再通过一个实例来更清晰地认识state_dict:
import torch
import torch.nn as nn
class net(nn.Module):
def __init__(self):
super(net, self).__init__()
self.conv = nn.Sequential(
nn.Conv2d(1, 1, 1, stride=1, padding=0, bias=False),
nn.BatchNorm2d(1),
nn.ReLU(inplace=True),
)
self.fc = nn.Linear(4, 2)
def forward(self, x):
x = self.conv(x)
x = x.view(-1, 4)
x = self.fc(x)
return x
model = net()
criterion = nn.CrossEntropyLoss()
optimizer = torch.optim.SGD([{'params':model.conv.parameters(), 'lr':0.01},
{'params':model.fc.parameters(), 'lr':0.02}],
momentum=0.9,
weight_decay=1e-5)
x = torch.rand(1, 1, 2, 2)
y = torch.tensor([1])
optimizer.zero_grad()
output = model(x)
loss = criterion(output, y)
loss.backward()
optimizer.step()
print(optimizer.state_dict())
输出结果为:
{
'state': {
2387458897384: {'momentum_buffer': tensor([[[[-0.0003]]]])}, # shape:[1, 1, 1, 1]
2387458897456: {'momentum_buffer': tensor([-0.1267])}, # shape:[1]
2387458897528: {'momentum_buffer': tensor([-0.2534])}, # shape:[1]
2387458897816: {'momentum_buffer':tensor([[2.7221e-01, 5.9235e-01, 1.5873e-06, 5.2255e-07],
[-2.7221e-01, -5.9235e-01, -4.2629e-06, -4.6668e-06]])}, # shape:[2, 4]
2387458897888: {'momentum_buffer': tensor([ 0.5391, -0.5391])}}, # shape:[2]
'param_groups': [
{
'lr': 0.01,
'momentum': 0.9,
'dampening': 0,
'weight_decay': 1e-05,
'nesterov': False,
'params': [2387458897384, 2387458897456,2387458897528]
},
{
'lr': 0.02,
'momentum': 0.9,
'dampening': 0,
'weight_decay': 1e-05,
'nesterov': False,
'params': [2387458897816, 2387458897888]
}
]
}
由上述结果可知:
- state_dict是一个字典,包含’state’和’param_group’两项。

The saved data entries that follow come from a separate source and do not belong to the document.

[config.mk]
export PLATFORM = sky130hd
export DESIGN_NAME = host_access_port
export DESIGN_NICKNAME = d
export VERILOG_FILES = /design/src/hdl/host_port_pkg.sv /design/src/hdl/dma_req_if.sv /design/src/hdl/dma_write_buffer.sv /design/src/hdl/host_access_port.sv
export SDC_FILE = /design/constraint.sdc
export NUM_CORES = 1
export LEC_CHECK = 0
export ABC_CLOCK_PERIOD_IN_PS = 10200
export BUFFER_PORTS_ARGS = -buffer_cell sky130_fd_sc_hd__clkbuf_2
export CELL_PAD_IN_SITES_DETAIL_PLACEMENT = 1
export CELL_PAD_IN_SITES_GLOBAL_PLACEMENT = 1
export CORE_MARGIN = 2
export CORE_UTILIZATION = 50
export CTS_CLUSTER_DIAMETER = 200
export DETAILED_ROUTE_END_ITERATION = 10
export GPL_TIMING_DRIVEN = 0
export PLACE_DENSITY = 0.95
export SLEW_MARGIN = 20
export SYNTH_ARGS = -nofsm -noshare
export SYNTH_HDL_FRONTEND = slang
export SYNTH_SLANG_ARGS = --single-unit
[constraint.sdc]
create_clock -name mclk -period 10.2 [get_ports mclk]
set_input_delay 1.53 -clock mclk [delete_from_list [all_inputs] [get_ports mclk]]
set_output_delay 1.53 -clock mclk [all_outputs]
set_load 0.03 [all_outputs]
[src/hdl/host_port_pkg.sv]
package host_port_pkg;
   // ****************************************
   // cpu-side register byte addresses
   // ****************************************
   localparam logic [31:0] ADDR_PORT_CONTROL = 32'h0188_0000;
   localparam logic [31:0] ADDR_PORT_WRITE_ADDRESS = 32'h0188_0004;
   localparam logic [31:0] ADDR_PORT_READ_ADDRESS = 32'h0188_0008;
   localparam logic [31:0] ADDR_TRANSFER_REQUEST_CONTROL = 32'h018a_0000;
   // ****************************************
   // reset values and fields
   // ****************************************
   localparam logic [31:0] RESET_PORT_CONTROL = 32'h0000_0000;
   localparam logic [31:0] RESET_ADDRESS = 32'h0000_0000;
   localparam logic [31:0] RESET_TRCTL = 32'h0000_0000;
   localparam int CTRL_HALFWORD_ORDER_BIT = 0;
   localparam logic [31:0] WORD_STEP = 32'h0000_0004;
   // ****************************************
   // target select codes
   // ****************************************
   localparam logic [1:0] SEL_CONTROL = 2'h0;
   localparam logic [1:0] SEL_DATA_INC = 2'h1;
   localparam logic [1:0] SEL_ADDRESS = 2'h2;
   localparam logic [1:0] SEL_DATA_FIXED = 2'h3;
   // ****************************************
   // timing
   // ****************************************
   localparam int CLOCK_PERIOD_PS = 10000;
   localparam int WAIT_RISE_MAX_PS = 8000;
   localparam int WAIT_RISE_CYCLES = (WAIT_RISE_MAX_PS / CLOCK_PERIOD_PS) < 1 ? 1
                                      : (WAIT_RISE_MAX_PS / CLOCK_PERIOD_PS);
   localparam int WRITE_BUFFER_DEPTH = 4;
   typedef enum logic [1:0] {
      ST_IDLE = 2'b00,
      ST_FETCH = 2'b01,
      ST_HOLD = 2'b10
   } access_state_t;
endpackage : host_port_pkg

[src/hdl/dma_req_if.sv]
`timescale 1ns/1ps
// ****************************************
// request path toward the dma address generator
// ****************************************
interface dma_req_if;
   logic rd_req;
   logic rd_done;
   logic [31:0] rd_addr;
   logic [31:0] rd_data;
   logic wr_push;
   logic [31:0] wr_addr;
   logic [31:0] wr_data;
   logic wr_full;
   modport port (output rd_req, output rd_addr, input rd_done, input rd_data,
                 output wr_push, output wr_addr, output wr_data, input wr_full);
   modport engine (input rd_req, input rd_addr, output rd_done, output rd_data,
                   input wr_push, input wr_addr, input wr_data, output wr_full);
endinterface : dma_req_if

[src/hdl/dma_write_buffer.sv]
`timescale 1ns/1ps
// ****************************************
// write buffer between host port and dma
// ****************************************
module dma_write_buffer
   import host_port_pkg::*;
#(
   parameter int DEPTH = WRITE_BUFFER_DEPTH
) (
   // clock and reset
   input wire logic mclk,
   input wire logic rst_n,
   // host port side
   dma_req_if.engine req,
   // dma side
   output logic out_valid,
   output logic [63:0] out_addr_data,
   input wire logic out_ready
);
   localparam int AW = $clog2(DEPTH);
   logic [63:0] mem [DEPTH];
   logic [AW:0] wp, rp, next_wp, next_rp;

   // pointer arithmetic
   always_comb begin
      next_wp = wp;
      next_rp = rp;
      if (req.wr_push && !req.wr_full) begin
         next_wp = wp + 1'b1;
      end
      if (out_valid && out_ready) begin
         next_rp = rp + 1'b1;
      end
   end

   always_ff @(posedge mclk or negedge rst_n) begin
      if (!rst_n) begin
         wp <= '0;
         rp <= '0;
      end else begin
         wp <= next_wp;
         rp <= next_rp;
      end
   end

   always_ff @(posedge mclk) begin
      if (req.wr_push && !req.wr_full) begin
         mem[wp[AW-1:0]] <= {req.wr_addr, req.wr_data};
      end
   end

   // honest full and empty
   assign req.wr_full = (wp[AW] != rp[AW]) && (wp[AW-1:0] == rp[AW-1:0]);
   assign out_valid = (wp != rp);
   assign out_addr_data = mem[rp[AW-1:0]];
endmodule : dma_write_buffer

- 'state’是一个字典,其中保存的是optimizer更新变量过程中计算出的最新的相关缓存变量。key是这些缓存的地址,value也是一个字典,key是缓存变量名,value是相应的tensor。
- ‘param_groups’是一个列表,列表中的每一项是一个字典,表示一组待优化的变量及其相关更新参数。在每一项中,key是相应的变量名,value是对应的值。需要注意的是,所有待优化的变量以地址的形式保存在一个列表中,对应的key是‘params’。